Una obra coherente y brillante
En la actualidad, se puede afirmar que el madrileño Juan Muñoz era no sólo el artista español de su generación con mayor proyección internacional, sino, al margen de la nacionalidad, uno de los escultores de vanguardia más apreciado en los más prestigiosos foros mundiales. Su reciente instalación en la flamante Tate Modern, muy bien acogida por la crítica más exigente, puso en evidencia tanto ese reconocimiento como el excelente momento de madurez creadora en que se hallaba, cuya aún más prometedora expectativa de futuro se nos muestra ahora brutalmente interrumpida.

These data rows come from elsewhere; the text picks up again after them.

### src/rtl/ddr_density_counter.sv
// rtl/ddr_density_counter.sv - windowed ones/transition counter for a dual-edge sample pair
// Results are handed out over a valid/ready port; a window ending while a result is unaccepted is dropped.
module ddr_density_counter #(
  parameter int WIN_W = 8
) (
  input  logic               clk,
  input  logic               rst,
  input  logic               en,
  input  logic [WIN_W-1:0]   win_len,
  input  logic               s_rise,
  input  logic               s_fall,
  output logic [WIN_W+1:0]   cnt_out,
  output logic [WIN_W+1:0]   trans_out,
  output logic               out_valid,
  input  logic               out_ready,
  output logic               overrun
);

  localparam int CNT_W = WIN_W + 2;

  typedef enum logic {IDLE, ACCUM} state_t;

  state_t           state;
  logic [CNT_W-1:0] acc;
  logic [CNT_W-1:0] tacc;
  logic             prev;
  logic [WIN_W-1:0] wcnt;

  logic [1:0]       ones;
  logic [1:0]       trans;
  logic [WIN_W-1:0] cur;
  logic             win_end;
  logic [CNT_W-1:0] acc_nxt;
  logic [CNT_W-1:0] tacc_nxt;
  logic             accept;

  // The start cycle out of IDLE is the first sample of the window, so it
  // uses win_len directly as its remaining-cycle count.
  always_comb begin
    ones     = {1'b0, s_rise} + {1'b0, s_fall};
    trans    = {1'b0, s_rise ^ prev} + {1'b0, s_fall ^ s_rise};
    cur      = (state == IDLE) ? win_len : wcnt;
    win_end  = en && (cur == '0);
    acc_nxt  = acc + CNT_W'(ones);
    tacc_nxt = tacc + CNT_W'(trans);
    accept   = out_valid && out_ready;
  end

  always_ff @(posedge clk) begin
    if (rst) begin
      state     <= IDLE;
      acc       <= '0;
      tacc      <= '0;
      prev      <= 1'b0;
      wcnt      <= '0;
      cnt_out   <= '0;
      trans_out <= '0;
      out_valid <= 1'b0;
      overrun   <= 1'b0;
    end else begin
      if (en) begin
        state <= ACCUM;
        prev  <= s_fall;
        if (win_end) begin
          acc  <= '0;
          tacc <= '0;
          wcnt <= win_len;
        end else begin
          acc  <= acc_nxt;
          tacc <= tacc_nxt;
          wcnt <= cur - 1'b1;
        end
      end else begin
        // Leaving ACCUM abandons the partial window; prev is kept.
        state <= IDLE;
        acc   <= '0;
        tacc  <= '0;
      end

      if (win_end && (!out_valid || out_ready)) begin
        cnt_out   <= acc_nxt;
        trans_out <= tacc_nxt;
        out_valid <= 1'b1;
      end else begin
        if (win_end) overrun <= 1'b1;
        if (accept)  out_valid <= 1'b0;
      end
    end
  end

endmodule

### config.mk
export PLATFORM = sky130hd
export DESIGN_NAME = ddr_density_counter
export DESIGN_NICKNAME = d
export VERILOG_FILES = /design/src/rtl/ddr_density_counter.sv
export SDC_FILE = /design/constraint.sdc
export NUM_CORES = 1
export LEC_CHECK = 0
export ABC_AREA = 1
export CAP_MARGIN = 20
export CORE_AREA = 8 8 83 100
export CTS_BUF_LIST = sky130_fd_sc_hd__clkbuf_8
export CTS_CLUSTER_SIZE = 14
export DETAILED_ROUTE_END_ITERATION = 8
export DIE_AREA = 0 0 91 108
export PLACE_DENSITY = 0.72
export SKIP_LAST_GASP = 1
export SLEW_MARGIN = 15
export SYNTH_ARGS = -nofsm -noshare
export SYNTH_HDL_FRONTEND = slang
export SYNTH_SLANG_ARGS = --single-unit
### constraint.sdc
create_clock -name clk -period 4 [get_ports clk]
set_clock_uncertainty 0.15 [all_clocks]
set_input_delay 0.8 -clock clk [delete_from_list [all_inputs] [get_ports clk]]
set_output_delay 0.8 -clock clk [all_outputs]
set_load 0.01 [all_outputs]
==> out/metrics.cfg <==
[cells_and_area]
fin_util_pct=46.5
multi_input_area_um2=1250
fillers=685
area_delta_synth_final_pct=19.0
nets=410
regArea_um2=1040
drive_gt1_share_pct=10.5
n_antenna_cell=0

[sta]
hold_violations=0
whs_ps=319
finalSetupTns_ps=0
relSlewSlack_pct=54.1
rsz0062_at_grt=false
finalCritPeriodShare_pct=72.3
setup_violations=0
worstMarginPinSlew_ps=688
maxSlewViolCount=0
fmax_ghz=0.346
fin_ws_ps=1110
min_period_ps=2890

[power_and_ir_drop]
power_leakage_nw=1.35
netSwitchingFraction_pct=24.7
combPwrFrac_pct=12.0
p_int_w=0.000760
p_clk_share_pct=34.9
switching_power_w=0.000249
power.density_nw_per_um2=325
power_frac_seq_pct=53.1
ir_worst_vdd_mv=0.260

[clock_tree]
cts_hold_buf=0
clockBufferDepth=2
path_clk_slew_ps=90
clock-sinks=52
cts_buffers=5
post_cts.repair.setup_buffers=0
htree_levels=2
clkLatencyLatePin_ps=310
cts_resized=0
cts_tree=done
root_buffer=clkbuf_8

[placed_design]
dp_hpwl_um=3830
gp_congestion=0.850
pre_cts_ws_ps=806
portBuffers=35

[worst_setup_path]
r2r_slack_ps=1500
r2r_cells=10
arrival_ps=2980
worst-path-max-fanout=3
rr_startpoint=state$_SDFF_PP0_
cp-endpoint=cnt_out[8]$_SDFFE_PP0P_
crit_required_ps=4090
critPathLaunchType=primary input
path_class=in -> reg
r2r_end=trans_out[1]$_SDFFE_PP0P_
cp-startpoint=s_rise
endpoint_kind=register

[die]
core_area_um2=6690
chipWidth_um=91
io_pins=36
die_area_um2=9830
row_count=33
initial_core_util_pct=39.1
fp.dieH_um=108

[route]
post-route-drc-count=0
wirelength_um=5460
drt_iter0_drc=61
via_count=2161
antenna_left=0
wl_per_cell_um=11.4
viasPerCell=4.52
drt_pass1_iterations=4

[grt]
grt_pass1_wl_um=9600
antenna_found_initial=0
grt_max_degree=25
globalRouteTotalUtil_pct=11.7
grt.overflow.total=0
grt_pass1_vias=2160

[run_status]
outcome=finished, final reports clean

[synth]
syn-num-nets=377
syn_avg_cell_area_um2=7.32
yosysTopAreaCell=dfxtp_1
synth-async-reset-ratio_pct=0
syn_inst=357
synthTopCellsByCount=inv_1, nor2_1, dfxtp_1
synth_cell_types=30
yosysSeqAreaShare_pct=39.8
synth_seq_cells=52
synth_top_area_share_pct=39.8
synth_most_common_cell=inv_1
synth_area_leaders=dfxtp_1, inv_1, nor2_1
ys_warn_count=0
synth_edf_count=0
netlist_area_um2=2610
synth-main-ff-cell=dfxtp_1

[hold_path]
hp-class=reg -> reg

[job]
drv_cap=0

cell usage in the layout (no fill, tap or decap), types with 2 or more instances in the layout:
| cell | Yosys | final |
|---|---|---|
| a21oi_1 | 11 | 11 |
| clkdlybuf4s50_1 | 0 | 35 |
| o21ai_0 | 13 | 13 |
| inv_2 | 2 | 2 |
| nand3_1 | 28 | 28 |
| nor2_2 | 10 | 10 |
| clkbuf_8 | 0 | 5 |
| o21ai_1 | 15 | 15 |
| xnor2_1 | 3 | 3 |
| nor2_4 | 2 | 2 |
| nand2_1 | 46 | 46 |
| nand2_4 | 3 | 3 |
| inv_1 | 59 | 60 |
| nor2_1 | 57 | 57 |
| xor2_1 | 13 | 13 |
| fa_1 | 2 | 2 |
| dfxtp_1 | 52 | 52 |
| or2_2 | 2 | 2 |
| nor3_1 | 5 | 5 |
| nand4_1 | 2 | 2 |
| nand2_2 | 11 | 11 |
| ha_1 | 4 | 4 |
worst min-delay path by stage:
stage          depth (start not counted)            startpoint              endpoint
6_report                               2  wcnt[5]$_SDFFE_PP0P_  wcnt[5]$_SDFFE_PP0P_
5_1_grt                                2  wcnt[5]$_SDFFE_PP0P_  wcnt[5]$_SDFFE_PP0P_
4_1_cts                                2  wcnt[5]$_SDFFE_PP0P_  wcnt[5]$_SDFFE_PP0P_
3_5_place_dp                           2  wcnt[5]$_SDFFE_PP0P_  wcnt[5]$_SDFFE_PP0P_
3_3_place_gp                           1  overrun$_SDFFE_PP0P_  overrun$_SDFFE_PP0P_
2_1_floorplan                          2  wcnt[1]$_SDFFE_PP0P_  wcnt[1]$_SDFFE_PP0P_
stage by stage:
stage               instance area, um^2  total power (W)  cells
floorplan                          2610         0.000636    357
global placement                   3000         0.000667    470
detailed placement                 3000         0.000669    470
CTS                                3110          0.00102    478
global route                       3110          0.00106    478
finish                             3110          0.00101    478
critical path, cell delays in order:
cell             delay [ps]
clkdlybuf4s50_1         530
inv_1                    80
fa_1                    430
inv_1                    70
ha_1                    170
nand3_1                 110
nor3_1                  280
nand3_1                 140
xor2_1                  190
nor2_1                   60
nor2_1                  120
cell type report:
type	count	share of cell area (%)
Tap cell	87	3.50
Sequential cell	52	33.5
Multi-Input combinational cell	233	40.3
Clock inverter	3	1.25
Timing Repair Buffer	36	11.5
Clock buffer	5	2.21
Inverter	62	7.73
logic make-up after synthesis:
kind of cell	after synthesis	share of synthesized area, %
and+or+nand+nor	170	31.2
adders and majority gates	6	3.45
DFF	52	39.8
xor gates and xnor gates	16	5.36
buffers and inverters	72	12.2
AOI/OAI and AO/OA	41	7.99
metal layers:
metal	track usage [%]	wire length, um	up-vias
li1	-	-	1158
met1	12.9	2540	971
met2	21.4	2640	27
met3	2.77	215	5
met4	4.57	70	0
met5	0	0	-
state kept, by name, summed over array words and instances, names as in the netlist:
| signal | count |
|---|---|
| trans_out | 10 |
| wcnt | 8 |
| state | 1 |
| overrun | 1 |
| acc | 10 |
| cnt_out | 10 |
| out_valid | 1 |
| tacc | 10 |
| prev | 1 |
power by group through the flow:
stage	combinational (W)	sequential, W	clock [W]
2_1_floorplan	0.0000904	0.000546	0
3_3_place_gp	0.000119	0.000548	0
3_5_place_dp	0.000121	0.000548	0
4_1_cts	0.000122	0.000536	0.000358
5_1_grt	0.000138	0.000538	0.000381
6_report	0.000121	0.000536	0.000352
Note: power is estimated with default switching activity, not from simulation.
==> variant, RTL diff (same flow settings) <==
Register the output `cnt_out` once more, with the module's reset; this adds one clock of latency there. The other outputs are not delayed to match.
--- a/src/rtl/ddr_density_counter.sv
+++ b/src/rtl/ddr_density_counter.sv
@@ -21,2 +21,4 @@
   typedef enum logic {IDLE, ACCUM} state_t;
+
+  logic [WIN_W+1:0] cnt_s0;
 
@@ -55,3 +57,3 @@
       wcnt      <= '0;
-      cnt_out   <= '0;
+      cnt_s0    <= '0;
       trans_out <= '0;
@@ -80,3 +82,3 @@
       if (win_end && (!out_valid || out_ready)) begin
-        cnt_out   <= acc_nxt;
+        cnt_s0    <= acc_nxt;
         trans_out <= tacc_nxt;
@@ -90,2 +92,10 @@
 
+  always_ff @(posedge clk) begin
+    if (rst) begin
+      cnt_out <= '0;
+    end else begin
+      cnt_out <= cnt_s0;
+    end
+  end
+
 endmodule
Behaviour: not the same (a bounded check fails within 4 cycles, from zero or initial values and one cycle with rst high).
==> variant against the unedited design <==
  * Wire length grew 11%
  * Synthesized area rose by 10%
  * Sequential cell count is 10 higher
  * Cell area increased by 13%
  * Power is 40% higher
  * Worst setup slack improved by 130 ps
  * Clock power grew 84%
==> variant: results <==
{
  "rr_worst_depth": 10,
  "design_area_sq_um": 3513,
  "crit_family": "buffers and inverters",
  "hold_slack_ps": 274.3,
  "min_path_type": "reg -> reg",
  "r2r-end": "trans_out[9]",
  "worst_pin_slew_ps": 676.7,
  "placed_cells": 501,
  "cts_hold_buf": 0,
  "synth_compound_area_frac": 0.07236,
  "cts_resized": 0,
  "drt_iter0_markers": 135,
  "post_cts.repair.setup_buffers": 0,
  "h-tree-depth": 3,
  "cts-root-buf": "clkbuf_8",
  "synth_area_leaders": "dfxtp_1 43%, nor2_1 10%, inv_1 9.2%",
  "slowest_stage": "clkdlybuf4s50_1",
  "async_flop_share": 0,
  "worstHoldStart": "cnt_s0[3]",
  "synth_fa_ha_area_frac": 0.03120,
  "gp_congestion": 0.8726,
  "path_clk_slew_ps": 70,
  "routed_via_density": 4.665,
  "irDropWorstVdd_mv": 0.2403,
  "synth_nets": 409,
  "num-fill-cells": 660,
  "clock_path_buffers": 2,
  "seq_area_frac_synth": 0.4298,
  "cts-buffers-inserted": 9,
  "synth_common_cells": "78 x nor2_1, 71 x inv_1, 62 x dfxtp_1",
  "cp_max_fo": 3,
  "regToRegSetupSlack_ps": 1530,
  "drive_gt1_frac": 0.09767,
  "wl_per_cell_um": 11.69,
  "status": "completed",
  "num-nets-final": 445,
  "layout.cells.non_filler": 517,
  "crit_arrival_ps": 2880,
  "grt_pass1_wl_mm": 10.40,
  "timing.rr.start": "state",
  "ant_nets": 0,
  "grt_max_degree": 25,
  "yosysWarnings": 0,
  "antenna_found_initial": 0,
  "synth_cell_types": 31,
  "hold_end": "cnt_out[3]",
  "grt_pass1_vias": 2431,
  "grt_usage": 0.1300,
  "place.port_buffers": 35,
  "muxShareOfSynthArea": 0,
  "hold_depth": 2,
  "leakagePower_nw": 1.552,
  "critPathMaxStageDelay_ps": 530,
  "drt-pass1-iter-count": 4,
  "place_area_sq_um": 3277,
  "synthXorXnorAreaFrac": 0.05156,
  "clk_latency_ps": 340,
  "dpl.hpwl_mm": 4.157,
  "antennaDiodeCount": 0,
  "synth_cells": 389
}
variant: how the worst max path moves through the flow:
stage	startpoint	endpoint	slack (ps)	depth (start not counted)
after global routing	s_rise	cnt_s0[6]	1030	11
after CTS	s_rise	cnt_s0[6]	1240	11
final	s_rise	cnt_s0[6]	1240	11
after floorplan	s_rise	trans_out[8]	1560	10
after global placement	s_rise	cnt_s0[8]	940	11
after detailed placement	s_rise	cnt_s0[8]	880	11
variant: report_power, final:
| group | total (mW) | switching, mW | internal [mW] |
|---|---|---|---|
| Clock | 0.649 | 0.239 | 0.410 |
| Combinational | 0.125 | 0.0758 | 0.0489 |
| Sequential | 0.636 | 0.00721 | 0.629 |
variant: worst reg2reg max path: cells and delay by family (launching register included):
kind | cells | cell delay (ps)
simple gates | 7 | 1050
buf+inv | 1 | 260
flops | 1 | 640
fa+ha+maj | 1 | 200
compound gates | 1 | 120
variant: cells by family after synthesis:
logic type,after synthesis
fa+ha+maj,6
compound gates,41
flops,62
xor+xnor,17
simple gates,176
buf+inv,87
variant: metrics by stage:
stage	setup WS (ps)	total power, mW
after floorplan	1563	0.7406
after global placement	935.3	0.7724
after detailed placement	882.3	0.7758
after CTS	1235	1.427
after global routing	1031	1.473
final	1242	1.410
variant: area by class of cell:
type,instances,share of cell area
tap,87,0.03098
clock inverter,7,0.03205
timing repair buffer,37,0.1040
inverter,75,0.08226
sequential,62,0.3533
multi-input combinational,240,0.3622
clock buffer,9,0.03526
variant: layer usage:
metal,GRT usage,vias to the layer above,routed length (um)
met3,0.04158,9,298
li1,-,1243,-
met4,0.06682,0,106
met2,0.2357,55,3027
met1,0.1317,1105,2612
met5,0,-,0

Este Juan Muñoz triunfador internacional hacía tiempo que había abandonado casi todo interés por promocionarse en su país de origen, el cual no supo hasta hace poco comprender la creciente importancia de este artista. Durante los ochenta, Juan Muñoz expuso en las galerías madrileñas de Fernando Vijande y Marga Paz, pero, luego, sólo dejó ver alguna de sus piezas sueltas en Arco o en las muestras institucionales, como la muy deslumbrante del Palacio Velázquez del Retiro de Madrid o la del IVAM de Valencia. ¿Por qué iba a interesarse en la promoción local un artista que había sido invitado a exponer en la Documenta de Kassel, la Bienal de Venecia o en los mejores centros de Nueva York, Washington y otras grandes ciudades estadounidenses?
Pero lo más relevante es que, a pesar de su muerte prematura, Juan Muñoz deja una obra muy coherente, rica, compleja, variada e incomparablemente brillante. Juan Muñoz estaba interesado en lo que el arte tenía de exploración y expresión de los aspectos ilusionistas y equívocos de la realidad, no sólo como espacio físico, sino como reflejo de lo existencial. Esta capacidad para moverse y mezclar lo físico y lo antropológico daba un particular dramatismo a la obra de Juan Muñoz, cuyo papel ha sido realmente único.